## REQUIRED WORK
Once you find the line containing "export SLEW_MARGIN = 15" in the data below, copy it and each following line exactly, up to and including the line containing "typedef enum logic [2:0]", and nothing else.

## DATA RECORDS

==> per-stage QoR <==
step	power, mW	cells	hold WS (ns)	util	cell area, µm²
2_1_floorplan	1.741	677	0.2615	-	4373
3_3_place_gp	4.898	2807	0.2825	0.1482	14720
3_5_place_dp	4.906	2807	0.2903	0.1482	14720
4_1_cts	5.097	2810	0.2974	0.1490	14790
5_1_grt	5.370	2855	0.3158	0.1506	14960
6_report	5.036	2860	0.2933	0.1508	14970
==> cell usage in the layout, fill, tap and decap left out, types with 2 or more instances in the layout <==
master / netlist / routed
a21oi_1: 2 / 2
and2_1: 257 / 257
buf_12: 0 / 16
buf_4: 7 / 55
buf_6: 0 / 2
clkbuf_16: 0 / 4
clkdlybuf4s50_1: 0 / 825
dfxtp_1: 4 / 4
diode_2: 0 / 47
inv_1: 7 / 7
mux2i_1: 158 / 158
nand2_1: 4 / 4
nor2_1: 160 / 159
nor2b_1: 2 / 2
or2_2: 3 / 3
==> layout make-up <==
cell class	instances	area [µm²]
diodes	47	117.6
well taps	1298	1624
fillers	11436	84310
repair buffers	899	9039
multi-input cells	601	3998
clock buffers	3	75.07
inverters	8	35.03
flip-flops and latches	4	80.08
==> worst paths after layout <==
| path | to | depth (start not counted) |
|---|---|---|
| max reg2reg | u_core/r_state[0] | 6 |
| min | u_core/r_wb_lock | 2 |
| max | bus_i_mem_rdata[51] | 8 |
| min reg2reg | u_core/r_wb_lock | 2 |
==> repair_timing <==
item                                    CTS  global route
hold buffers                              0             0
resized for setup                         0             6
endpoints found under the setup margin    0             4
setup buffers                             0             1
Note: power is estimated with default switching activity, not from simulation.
<file path="src/rtl/scan_pkg.sv">
// Shared types and sizes for the channel scan sequencer.
// Latency: n/a (declarations only).
// Backpressure: n/a.
// Contents: FSM state enum (GAP exists only when SCAN_BLANKING_EN is defined),
//           channel count NUM_CH and select width SEL_W.
package scan_pkg;

    localparam int NUM_CH = 8;
    localparam int SEL_W  = 3;

    typedef enum logic [1:0] {
        ST_IDLE = 2'd0,
        ST_SCAN = 2'd1
`ifdef SCAN_BLANKING_EN
        ,
        ST_GAP  = 2'd2
`endif
    } scan_state_t;

endpackage

</file>
<file path="src/rtl/channel_scan_sequencer_if.sv">
// Control/status bundle between a scan requester and the channel scan sequencer.
// Latency: n/a (wires only).
// Backpressure: none; start/stop are level requests sampled by the sequencer.
// Ports: start, stop, continuous, mask, dwell (requester -> sequencer);
//        sel, sel_en, busy, done (sequencer -> requester / decoder).
interface channel_scan_sequencer_if
    import scan_pkg::*;
#(
    parameter int DWELL_W = 8
);
    logic                 start;
    logic                 stop;
    logic                 continuous;
    logic [NUM_CH-1:0]    mask;
    logic [DWELL_W-1:0]   dwell;
    logic [SEL_W-1:0]     sel;
    logic                 sel_en;
    logic                 busy;
    logic                 done;

    modport master (
        output start, stop, continuous, mask, dwell,
        input  sel, sel_en, busy, done
    );

    modport slave (
        input  start, stop, continuous, mask, dwell,
        output sel, sel_en, busy, done
    );
endinterface

</file>
<file path="src/rtl/next_channel_finder.sv">
// Combinational search over a channel mask: next set bit above an index, wrap flag, lowest set bit.
// Latency: 0 cycles (pure combinational).
// Backpressure: none.
// Ports: mask_i/idx_i in; next_idx_o (valid when !wrap_o), wrap_o (no higher set bit), low_idx_o.
module next_channel_finder
    import scan_pkg::*;
(
    input  logic [NUM_CH-1:0] mask_i,
    input  logic [SEL_W-1:0]  idx_i,
    output logic [SEL_W-1:0]  next_idx_o,
    output logic              wrap_o,
    output logic [SEL_W-1:0]  low_idx_o
);

    // Walk downward so the last hit written is the lowest qualifying bit.
    always_comb begin
        next_idx_o = '0;
        wrap_o     = 1'b1;
        low_idx_o  = '0;
        for (int i = NUM_CH - 1; i >= 0; i--) begin
            if (mask_i[i]) begin
                low_idx_o = SEL_W'(i);
                if (i > int'(idx_i)) begin
                    next_idx_o = SEL_W'(i);
                    wrap_o     = 1'b0;
                end
            end
        end
    end

endmodule

</file>
<file path="src/rtl/channel_scan_sequencer.sv">
// Steps a 3-to-8 decoder select through the enabled channels of a mask, holding each for a dwell time.
// Latency: first channel driven 1 cycle after start; stop/completion take effect 1 cycle later.
// Backpressure: none; start is ignored while busy, stop aborts from any active state.
// Ports: clk, rst_n (async active-low); bus (slave modport): start/stop/continuous/mask/dwell in,
//        sel/sel_en/busy/done out, all outputs registered.
// Build option: SCAN_BLANKING_EN inserts one GAP cycle (sel_en=0, sel already advanced) per channel change.
module channel_scan_sequencer
    import scan_pkg::*;
#(
    parameter int DWELL_W = 8
)(
    input  logic                      clk,
    input  logic                      rst_n,
    channel_scan_sequencer_if.slave   bus
);

    scan_state_t          state_q;
    logic [SEL_W-1:0]     sel_q;
    logic                 sel_en_q;
    logic                 busy_q;
    logic                 done_q;
    logic [DWELL_W-1:0]   cnt_q;      // cycles remaining on the current channel, minus one
    logic [DWELL_W-1:0]   dwell_q;
    logic [NUM_CH-1:0]    mask_q;
    logic                 cont_q;

    logic [NUM_CH-1:0]    fnd_mask_d;
    logic [SEL_W-1:0]     fnd_next_d;
    logic                 fnd_wrap_d;
    logic [SEL_W-1:0]     fnd_low_d;
    logic [SEL_W-1:0]     adv_idx_d;

    // In IDLE the finder looks at the live mask so the first channel is known at start;
    // while scanning it only ever sees the latched copy.
    assign fnd_mask_d = (state_q == ST_IDLE) ? bus.mask : mask_q;
    assign adv_idx_d  = fnd_wrap_d ? fnd_low_d : fnd_next_d;

    next_channel_finder u_finder (
        .mask_i     (fnd_mask_d),
        .idx_i      (sel_q),
        .next_idx_o (fnd_next_d),
        .wrap_o     (fnd_wrap_d),
        .low_idx_o  (fnd_low_d)
    );

    // dwell=0 is treated as a one-cycle hold.
    function automatic logic [DWELL_W-1:0] reload(input logic [DWELL_W-1:0] d);
        return (d == '0) ? '0 : d - 1'b1;
    endfunction

    always_ff @(posedge clk or negedge rst_n) begin
        if (!rst_n) begin
            state_q  <= ST_IDLE;
            sel_q    <= '0;
            sel_en_q <= 1'b0;
            busy_q   <= 1'b0;
            done_q   <= 1'b0;
            cnt_q    <= '0;
            dwell_q  <= '0;
            mask_q   <= '0;
            cont_q   <= 1'b0;
        end else begin
            done_q <= 1'b0;
            case (state_q)
                ST_IDLE: begin
                    if (bus.start && !bus.stop) begin
                        if (bus.mask != '0) begin
                            mask_q   <= bus.mask;
                            dwell_q  <= bus.dwell;
                            cont_q   <= bus.continuous;
                            cnt_q    <= reload(bus.dwell);
                            sel_q    <= fnd_low_d;
                            sel_en_q <= 1'b1;
                            busy_q   <= 1'b1;
                            state_q  <= ST_SCAN;
                        end else begin
                            done_q <= 1'b1;
                        end
                    end
                end

                ST_SCAN: begin
                    if (bus.stop) begin
                        state_q  <= ST_IDLE;
                        sel_en_q <= 1'b0;
                        busy_q   <= 1'b0;
                    end else if (cnt_q != '0) begin
                        cnt_q <= cnt_q - 1'b1;
                    end else if (fnd_wrap_d && !cont_q) begin
                        // single pass finished; sel keeps the last channel
                        state_q  <= ST_IDLE;
                        sel_en_q <= 1'b0;
                        busy_q   <= 1'b0;
                        done_q   <= 1'b1;
                    end else begin
                        sel_q <= adv_idx_d;
`ifdef SCAN_BLANKING_EN
                        // a single-channel rescan is not a channel change, so no blanking
                        if (adv_idx_d != sel_q) begin
                            state_q  <= ST_GAP;
                            sel_en_q <= 1'b0;
                        end else begin
                            cnt_q <= reload(dwell_q);
                        end
`else
                        cnt_q <= reload(dwell_q);
`endif
                    end
                end

`ifdef SCAN_BLANKING_EN
                ST_GAP: begin
                    if (bus.stop) begin
                        state_q  <= ST_IDLE;
                        sel_en_q <= 1'b0;
                        busy_q   <= 1'b0;
                    end else begin
                        state_q  <= ST_SCAN;
                        sel_en_q <= 1'b1;
                        cnt_q    <= reload(dwell_q);
                    end
                end
`endif

                default: begin
                    state_q  <= ST_IDLE;
                    sel_en_q <= 1'b0;
                    busy_q   <= 1'b0;
                end
            endcase
        end
    end

    assign bus.sel    = sel_q;
    assign bus.sel_en = sel_en_q;
    assign bus.busy   = busy_q;
    assign bus.done   = done_q;

endmodule

</file>
<file path="src/flat_wrapper.sv">
// flat-port wrapper written by rule: the top's interface ports become plain ports
module channel_scan_sequencer_flat import scan_pkg::*;
#(
    parameter int DWELL_W = 8
)
  (clk, rst_n, bus_start, bus_stop, bus_continuous, bus_mask, bus_dwell, bus_sel, bus_sel_en, bus_busy, bus_done);
  channel_scan_sequencer_if #(.DWELL_W(DWELL_W)) bus_i ();
  input  logic clk;
  input  logic rst_n;
  input wire logic [$bits(bus_i.start)-1:0] bus_start;
  input wire logic [$bits(bus_i.stop)-1:0] bus_stop;
  input wire logic [$bits(bus_i.continuous)-1:0] bus_continuous;
  input wire logic [$bits(bus_i.mask)-1:0] bus_mask;
  input wire logic [$bits(bus_i.dwell)-1:0] bus_dwell;
  output wire logic [$bits(bus_i.sel)-1:0] bus_sel;
  output wire logic [$bits(bus_i.sel_en)-1:0] bus_sel_en;
  output wire logic [$bits(bus_i.busy)-1:0] bus_busy;
  output wire logic [$bits(bus_i.done)-1:0] bus_done;
  assign bus_i.start = bus_start;
  assign bus_i.stop = bus_stop;
  assign bus_i.continuous = bus_continuous;
  assign bus_i.mask = bus_mask;
  assign bus_i.dwell = bus_dwell;
  assign bus_sel = bus_i.sel;
  assign bus_sel_en = bus_i.sel_en;
  assign bus_busy = bus_i.busy;
  assign bus_done = bus_i.done;
  channel_scan_sequencer #(.DWELL_W(DWELL_W)) u_core (.clk(clk), .rst_n(rst_n), .bus(bus_i));
endmodule
</file>
--- config.mk ---
export PLATFORM = sky130hd
export DESIGN_NAME = icache_refill_ctrl_flat
export DESIGN_NICKNAME = d
export VERILOG_FILES = /design/src/rtl/icache_refill_ctrl_pkg.sv /design/src/rtl/icache_refill_ctrl_if.sv /design/src/rtl/icache_refill_ctrl_buffer.sv /design/src/rtl/icache_refill_ctrl.sv /design/src/flat_wrapper.sv
export SDC_FILE = /design/constraint.sdc
export NUM_CORES = 1
export LEC_CHECK = 0
export BUFFER_PORTS_ARGS = -buffer_cell sky130_fd_sc_hd__buf_4
export CAP_MARGIN = 20
export CORE_AREA = 2 2 285 287
export DETAILED_ROUTE_END_ITERATION = 12
export DIE_AREA = 0 0 287 289
export PLACE_DENSITY = 0.55
export SETUP_SLACK_MARGIN = 0.05
export SLEW_MARGIN = 15
export SYNTH_ARGS = -nofsm -noshare
export SYNTH_HDL_FRONTEND = slang
export SYNTH_SLANG_ARGS = --single-unit
export TNS_END_PERCENT = 5
--- constraint.sdc ---
create_clock -name i_clk -period 3.9 [get_ports i_clk]
set_clock_uncertainty 0.05 [all_clocks]
set_input_delay 0.195 -clock i_clk [delete_from_list [all_inputs] [get_ports i_clk]]
set_output_delay 0.195 -clock i_clk [all_outputs]
set_load 0.01 [all_outputs]
--- src/rtl/icache_refill_ctrl_pkg.sv ---
// Shared types and constants for the instruction-cache refill controller.
// Holds the FSM state enum, AXI encodings and the beats-per-block helper.
package cache_refill_pkg;

  localparam int ADDR_WIDTH     = 64;
  localparam int BLOCK_WIDTH    = 512;
  localparam int AXI_DATA_WIDTH = 64;

  typedef enum logic [2:0] {
    IDLE,
    ADDR,
    DATA,
    FILL,
    GUARD
  } refill_state_t;

  localparam logic [1:0] AXI_BURST_INCR = 2'b01;
  localparam logic [1:0] AXI_RESP_OKAY  = 2'b00;

  function automatic int beats_of(int bw, int dw);
    return bw / dw;
  endfunction

  localparam int BEATS = beats_of(BLOCK_WIDTH, AXI_DATA_WIDTH);

endpackage

--- src/rtl/icache_refill_ctrl_if.sv ---
// AXI4 read-channel bundle (AR + R) between refill master and memory.
// Ports: master drives ar*/rready, slave drives arready and r* returns.
interface icache_refill_ctrl_if #(
  parameter int AW = 64,
  parameter int DW = 64
);
  logic          arvalid;
  logic          arready;
  logic [AW-1:0] araddr;
  logic [7:0]    arlen;
  logic [2:0]    arsize;
  logic [1:0]    arburst;
  logic          rvalid;
  logic          rready;
  logic [DW-1:0] rdata;
  logic [1:0]    rresp;
  logic          rlast;

  modport master (
    output arvalid, araddr, arlen,
    output arsize, arburst, rready,
    input  arready, rvalid, rdata,
    input  rresp, rlast
  );

  modport slave (
    input  arvalid, araddr, arlen,
    input  arsize, arburst, rready,
    output arready, rvalid, rdata,
    output rresp, rlast
  );
endinterface

--- src/rtl/icache_refill_ctrl_buffer.sv ---
// Beat counter plus block assembly register for one refill burst.
// Ports: clk/rst, clr restarts, wr stores wdata at slice cnt; block, last out.
module refill_buffer #(
  parameter int BLOCK_WIDTH = 512,
  parameter int DATA_WIDTH  = 64
) (
  input  logic                   clk,
  input  logic                   rst,
  input  logic                   clr,
  input  logic                   wr,
  input  logic [DATA_WIDTH-1:0]  wdata,
  output logic [BLOCK_WIDTH-1:0] block,
  output logic                   last
);
  localparam int BEATS = BLOCK_WIDTH / DATA_WIDTH;
  localparam int CW = (BEATS > 1) ? $clog2(BEATS) : 1;

  logic [CW-1:0] cnt;

  always_ff @(posedge clk) begin
    if (rst || clr) begin
      cnt   <= '0;
      block <= '0;
    end else if (wr) begin
      for (int k = 0; k < BEATS; k++) begin
        if (cnt == CW'(k))
          block[k*DATA_WIDTH +: DATA_WIDTH] <= wdata;
      end
      cnt <= cnt + CW'(1);
    end
  end

  assign last = (cnt == CW'(BEATS - 1));
endmodule

--- src/rtl/icache_refill_ctrl.sv ---
// I-cache refill master: one AXI4 INCR burst per fetch miss, then block write.
// Ports: clk/arst, fetch hit/addr in, stall/we/block/bus_error out, axi master.
module icache_refill_ctrl
  import cache_refill_pkg::*;
#(
  parameter int ADDR_WIDTH     = cache_refill_pkg::ADDR_WIDTH,
  parameter int BLOCK_WIDTH    = cache_refill_pkg::BLOCK_WIDTH,
  parameter int AXI_DATA_WIDTH = cache_refill_pkg::AXI_DATA_WIDTH
) (
  input  logic                   i_clk,
  input  logic                   i_arst,
  input  logic                   i_icache_hit,
  input  logic [ADDR_WIDTH-1:0]  i_read_addr,
  output logic                   o_stall_fetch,
  output logic                   o_instr_we,
  output logic [BLOCK_WIDTH-1:0] o_instr_block,
  output logic                   o_bus_error,
  icache_refill_ctrl_if.master   axi
);
  localparam int NBEATS = beats_of(BLOCK_WIDTH, AXI_DATA_WIDTH);
  localparam logic [ADDR_WIDTH-1:0] OFS_MASK =
    ADDR_WIDTH'(BLOCK_WIDTH / 8 - 1);

  refill_state_t         state;
  logic [ADDR_WIDTH-1:0] addr;
  logic                  err;
  logic                  arvalid_q;
  logic                  rready_q;
  logic                  we_q;
  logic                  berr_q;
  logic                  miss;
  logic                  beat;
  logic                  last_beat;
  logic                  err_nxt;

  assign miss = (state == IDLE) && !i_icache_hit;
  assign beat = (state == DATA) && axi.rvalid;

  // A beat errors on a bad response or when rlast and the
  // count disagree (early or missing last).
  assign err_nxt = err
                 | (axi.rresp != AXI_RESP_OKAY)
                 | (axi.rlast != last_beat);

  refill_buffer #(
    .BLOCK_WIDTH (BLOCK_WIDTH),
    .DATA_WIDTH  (AXI_DATA_WIDTH)
  ) u_buf (
    .clk   (i_clk),
    .rst   (i_arst),
    .clr   (miss),
    .wr    (beat),
    .wdata (axi.rdata),
    .block (o_instr_block),
    .last  (last_beat)
  );

  always_ff @(posedge i_clk) begin
    if (i_arst) begin
      state     <= IDLE;
      addr      <= '0;
      err       <= 1'b0;
      arvalid_q <= 1'b0;
      rready_q  <= 1'b0;
      we_q      <= 1'b0;
      berr_q    <= 1'b0;
    end else begin
      we_q   <= 1'b0;
      berr_q <= 1'b0;
      unique case (state)
        IDLE: begin
          if (!i_icache_hit) begin
            addr      <= i_read_addr & ~OFS_MASK;
            err       <= 1'b0;
            arvalid_q <= 1'b1;
            state     <= ADDR;
          end
        end
        ADDR: begin
          if (axi.arready) begin
            arvalid_q <= 1'b0;
            rready_q  <= 1'b1;
            state     <= DATA;
          end
        end
        DATA: begin
          if (axi.rvalid) begin
            err <= err_nxt;
            if (last_beat || axi.rlast) begin
              rready_q <= 1'b0;
              we_q     <= 1'b1;
              berr_q   <= err_nxt;
              state    <= FILL;
            end
          end
        end
        FILL:    state <= GUARD;
        GUARD:   state <= IDLE;
        default: state <= IDLE;
      endcase
    end
  end

  assign o_stall_fetch = (state != IDLE) || !i_icache_hit;
  assign o_instr_we    = we_q;
  assign o_bus_error   = berr_q;

  assign axi.arvalid = arvalid_q;
  assign axi.araddr  = addr;
  assign axi.arlen   = 8'(NBEATS - 1);
  assign axi.arsize  = 3'($clog2(AXI_DATA_WIDTH / 8));
  assign axi.arburst = AXI_BURST_INCR;
  assign axi.rready  = rready_q;
endmodule

--- src/flat_wrapper.sv ---
// flat-port wrapper written by rule: the top's interface ports become plain ports
module icache_refill_ctrl_flat import cache_refill_pkg::*;
#(
  parameter int ADDR_WIDTH     = cache_refill_pkg::ADDR_WIDTH,
  parameter int BLOCK_WIDTH    = cache_refill_pkg::BLOCK_WIDTH,
  parameter int AXI_DATA_WIDTH = cache_refill_pkg::AXI_DATA_WIDTH
)
  (i_clk, i_arst, i_icache_hit, i_read_addr, o_stall_fetch, o_instr_we, o_instr_block, o_bus_error, axi_arvalid, axi_araddr, axi_arlen, axi_arsize, axi_arburst, axi_rready, axi_arready, axi_rvalid, axi_rdata, axi_rresp, axi_rlast);
  icache_refill_ctrl_if #(.AW((64)), .DW((64))) axi_i ();
  input  logic i_clk;
  input  logic i_arst;
  input  logic i_icache_hit;
  input  logic [ADDR_WIDTH-1:0] i_read_addr;
  output logic o_stall_fetch;
  output logic o_instr_we;
  output logic [BLOCK_WIDTH-1:0] o_instr_block;
  output logic o_bus_error;
  output wire logic [$bits(axi_i.arvalid)-1:0] axi_arvalid;
  output wire logic [$bits(axi_i.araddr)-1:0] axi_araddr;
  output wire logic [$bits(axi_i.arlen)-1:0] axi_arlen;
  output wire logic [$bits(axi_i.arsize)-1:0] axi_arsize;
  output wire logic [$bits(axi_i.arburst)-1:0] axi_arburst;
  output wire logic [$bits(axi_i.rready)-1:0] axi_rready;
  input wire logic [$bits(axi_i.arready)-1:0] axi_arready;
  input wire logic [$bits(axi_i.rvalid)-1:0] axi_rvalid;
  input wire logic [$bits(axi_i.rdata)-1:0] axi_rdata;
  input wire logic [$bits(axi_i.rresp)-1:0] axi_rresp;
  input wire logic [$bits(axi_i.rlast)-1:0] axi_rlast;
  assign axi_arvalid = axi_i.arvalid;
  assign axi_araddr = axi_i.araddr;
  assign axi_arlen = axi_i.arlen;
  assign axi_arsize = axi_i.arsize;
  assign axi_arburst = axi_i.arburst;
  assign axi_rready = axi_i.rready;
  assign axi_i.arready = axi_arready;
  assign axi_i.rvalid = axi_rvalid;
  assign axi_i.rdata = axi_rdata;
  assign axi_i.rresp = axi_rresp;
  assign axi_i.rlast = axi_rlast;
  icache_refill_ctrl #(.ADDR_WIDTH(ADDR_WIDTH), .BLOCK_WIDTH(BLOCK_WIDTH), .AXI_DATA_WIDTH(AXI_DATA_WIDTH)) u_core (.i_clk(i_clk), .i_arst(i_arst), .i_icache_hit(i_icache_hit), .i_read_addr(i_read_addr), .o_stall_fetch(o_stall_fetch), .o_instr_we(o_instr_we), .o_instr_block(o_instr_block), .o_bus_error(o_bus_error), .axi(axi_i));
endmodule
==> out/metrics.csv <==
metric,value,unit
outcome,completed,
die width,287,um
Longest Clk Path Bufs,3,
die height,289,um
Final Setup Violations,0,
post-cts sizing count,0,
port bufs,704,
Worst Setup End Kind,register,
Cells after Synth,2298,
worst min path class,in -> reg,
via/cell ratio,5.01,
post-route cell area,33100,um2
RSZ-0062 raised after global routing,false,
pwr dens,460,nW/um2
# IOs,730,
Max Slew Vio Count,0,
layout cells sized above 1,0.301,
# hold bufs at CTS,127,
leakage power,15.1,nW
# fillers,7765,
CTS Buf Count,68,
Tot Pwr,0.0152,W
final worst-path cycle share,0.788,
Startpoint Class,register,
Tmin final,3070,ps
Total Routed Length,90600,um
Worst Max-Slew Pin Slew,1100,ps
Clk pwr share,0.446,
"FFs w/ async S/R, synth",0,
largest net degree at the start of global routing,135,
Crit Path Class,reg -> reg,
std cell rows,104,
Routed WL per cell,22.0,um
DRC,0,
Ys Warns,0,
TritonCTS clock tree,yes,
sequential share of power,0.408,
drt first pass iters,5,
sequential element share of the synthesized area,0.499,
Int Pwr,0.0109,W
dpl hpwl,59700,um
GRT Total Usage,0.207,
CP Max Fanout,59,
CORE AREA,79900,um2
Root Buffer,clkbuf_16,
Netlist cell types,39,
max_slew headroom,0.266,
synth top area cells,"dfxtp_1 (50%), mux2i_1 (17%), nand3b_1 (13%)",
CP required,4390,ps
aggregate global routing overflow,0,
area grow syn2layout,41.8,%
Synth area leader,dfxtp_1,
Area after DPL,29400,um2
Multi-input gate area,10700,um2
#FFs+latches synth,581,
Post-synth EDFFs,0,
wire length of the first global-routing pass,132000,um
Synth Area per Inst,10.1,um2
CTS clock-pin slew for the worst setup and hold paths,60,ps
setup TNS,0,ps
maximum vdd ir drop,332,uV
Initial Util,0.292,
global placement routability congestion,0.846,
Register Area,11600,um2
top cell type's share of synthesized area,0.499,
vias in the first global route,21000,
initial antenna violation count,2,
Worst-Skew Late Latency,600,ps
die area,82900,um2
H-tree Lvls,3,
"Arr. time, crit path",3560,ps
Psw,0.00430,W
nets@finish,3141,
Initial DRC Count,1059,
Post-CTS Setup Inserts,0,
synthesized area,23300,um2
clk sinks,581,
Max-cap violations,0,
via count,20600,
"antenna viol nets, final",0,
maximum clock rate,0.326,GHz
Comb power frac,0.146,
Sw Share,0.283,
"Hold Vio Cnt, Final",0,
Synth Flop Type,dfxtp_1,
[layout make-up]
type / count / share of cell area
Clock inverter: 24 / 0.0115
Tap cell: 1060 / 0.0401
Inverter: 6 / 0.000719
Timing Repair Buffer: 871 / 0.212
Multi-Input combinational cell: 1470 / 0.323
Sequential cell: 581 / 0.352
Antenna cell: 2 / 0.000151
Clock buffer: 100 / 0.0606
[power groups by stage]
stage	registers, W	logic, W	clock network, W
floorplan	0.00636	0.00125	0
global placement	0.00632	0.00207	0
detailed placement	0.00633	0.00211	0
CTS	0.00621	0.00222	0.00693
global route	0.00622	0.00238	0.00718
finish	0.00621	0.00222	0.00678
[through the flow]
step                      std cells  setup WS, ps   util  hold slack, ps
after floorplan                2315          1710      -             281
after global placement         3861          1190  0.368             397
after detailed placement       3861          1040  0.368             397
after CTS                      4112           734  0.414            11.3
after global routing           4113           608  0.414            62.7
final                          4114           829  0.414            65.8
[cell usage after synthesis (2+ instances only)]
cell	n
nand3_1	134
buf_4	20
nand3b_1	398
conb_1	2
mux2i_1	385
o21ai_0	130
ha_1	7
clkbuf_1	129
nor2b_1	4
buf_2	101
a21oi_1	190
nor3_1	5
dfxtp_1	581
nand2b_1	2
inv_1	5
buf_1	6
nor2_1	4
nand3b_2	50
nand2_1	123
and3_1	3
[worst paths after layout]
path	start	end	slack (ps)	cells after the start
worst max-delay path	u_core.state[1]$_SDFFE_PP0P_	u_core.o_bus_error$_SDFF_PP0_	830	5
worst min-delay path	axi_rlast	u_core.err$_SDFFE_PP0P_	70	5
worst max register to register	u_core.state[1]$_SDFFE_PP0P_	u_core.o_bus_error$_SDFF_PP0_	830	5
worst min register to register	u_core.axi.araddr[50]$_SDFFE_PP0P_	u_core.axi.araddr[50]$_SDFFE_PP0P_	410	2
[metal layers]
layer	vias up	wire length, um	global-route usage
li1	9491	-	-
met1	10200	36100	0.242
met2	758	44100	0.356
met3	188	6580	0.0542
met4	0	3830	0.0893
met5	-	0	0
[sequential cells by signal, summed over array words and instances (netlist names)]
name                flops
u_core.o_bus_error      1
u_core.axi.rready       1
u_core.state            3
u_core.u_buf.block    512
u_core.u_buf.cnt        3
u_core.o_instr_we       1
u_core.axi.araddr      58
u_core.axi.arvalid      1
u_core.err              1
[worst max-delay path, stage by stage, from the launching register on]
cell and delay, ps:
dfxtp_1 650, nand4bb_4 780, buf_12 510, nor3_1 250
o41a_1 200, dlygate4sd3_1 550
[kinds of logic (layout without fill, tap and decap cells)]
kind of cell	after synthesis	in the layout	synth area share
buffers and inverters	264	1001	0.0515
flip-flops	581	581	0.499
other	2	21	0.000322
XOR/XNOR	1	1	0.000376
AND/OR/NAND/NOR	730	730	0.208
multiplexers	386	386	0.166
adder cells (fa/ha/maj)	7	7	0.00376
AO/OA/AOI/OAI	327	327	0.0713
[layout by cell type (no fill, tap or decap), drive strengths merged, types with 2 or more instances in the layout]
cell type	netlist	final
inv	5	10
conb	2	19
nand3	134	134
o21ai	130	130
bufinv	0	7
nor2b	4	4
nand2	123	123
ha	7	7
nand3b	448	448
and3	3	3
nor3	5	5
clkinv	1	12
dfxtp	581	581
dlygate4sd3	0	127
nand2b	2	2
mux2i	385	385
clkbuf	130	100
a21oi	190	190
nor2	4	4
buf	128	744
diode	0	2
(Power assumes the default switching activity.)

## RESPONSE TO THIS EXERCISE
export SLEW_MARGIN = 15
export SYNTH_ARGS = -nofsm -noshare
export SYNTH_HDL_FRONTEND = slang
export SYNTH_SLANG_ARGS = --single-unit
export TNS_END_PERCENT = 5
--- constraint.sdc ---
create_clock -name i_clk -period 3.9 [get_ports i_clk]
set_clock_uncertainty 0.05 [all_clocks]
set_input_delay 0.195 -clock i_clk [delete_from_list [all_inputs] [get_ports i_clk]]
set_output_delay 0.195 -clock i_clk [all_outputs]
set_load 0.01 [all_outputs]
--- src/rtl/icache_refill_ctrl_pkg.sv ---
// Shared types and constants for the instruction-cache refill controller.
// Holds the FSM state enum, AXI encodings and the beats-per-block helper.
package cache_refill_pkg;

  localparam int ADDR_WIDTH     = 64;
  localparam int BLOCK_WIDTH    = 512;
  localparam int AXI_DATA_WIDTH = 64;

  typedef enum logic [2:0] {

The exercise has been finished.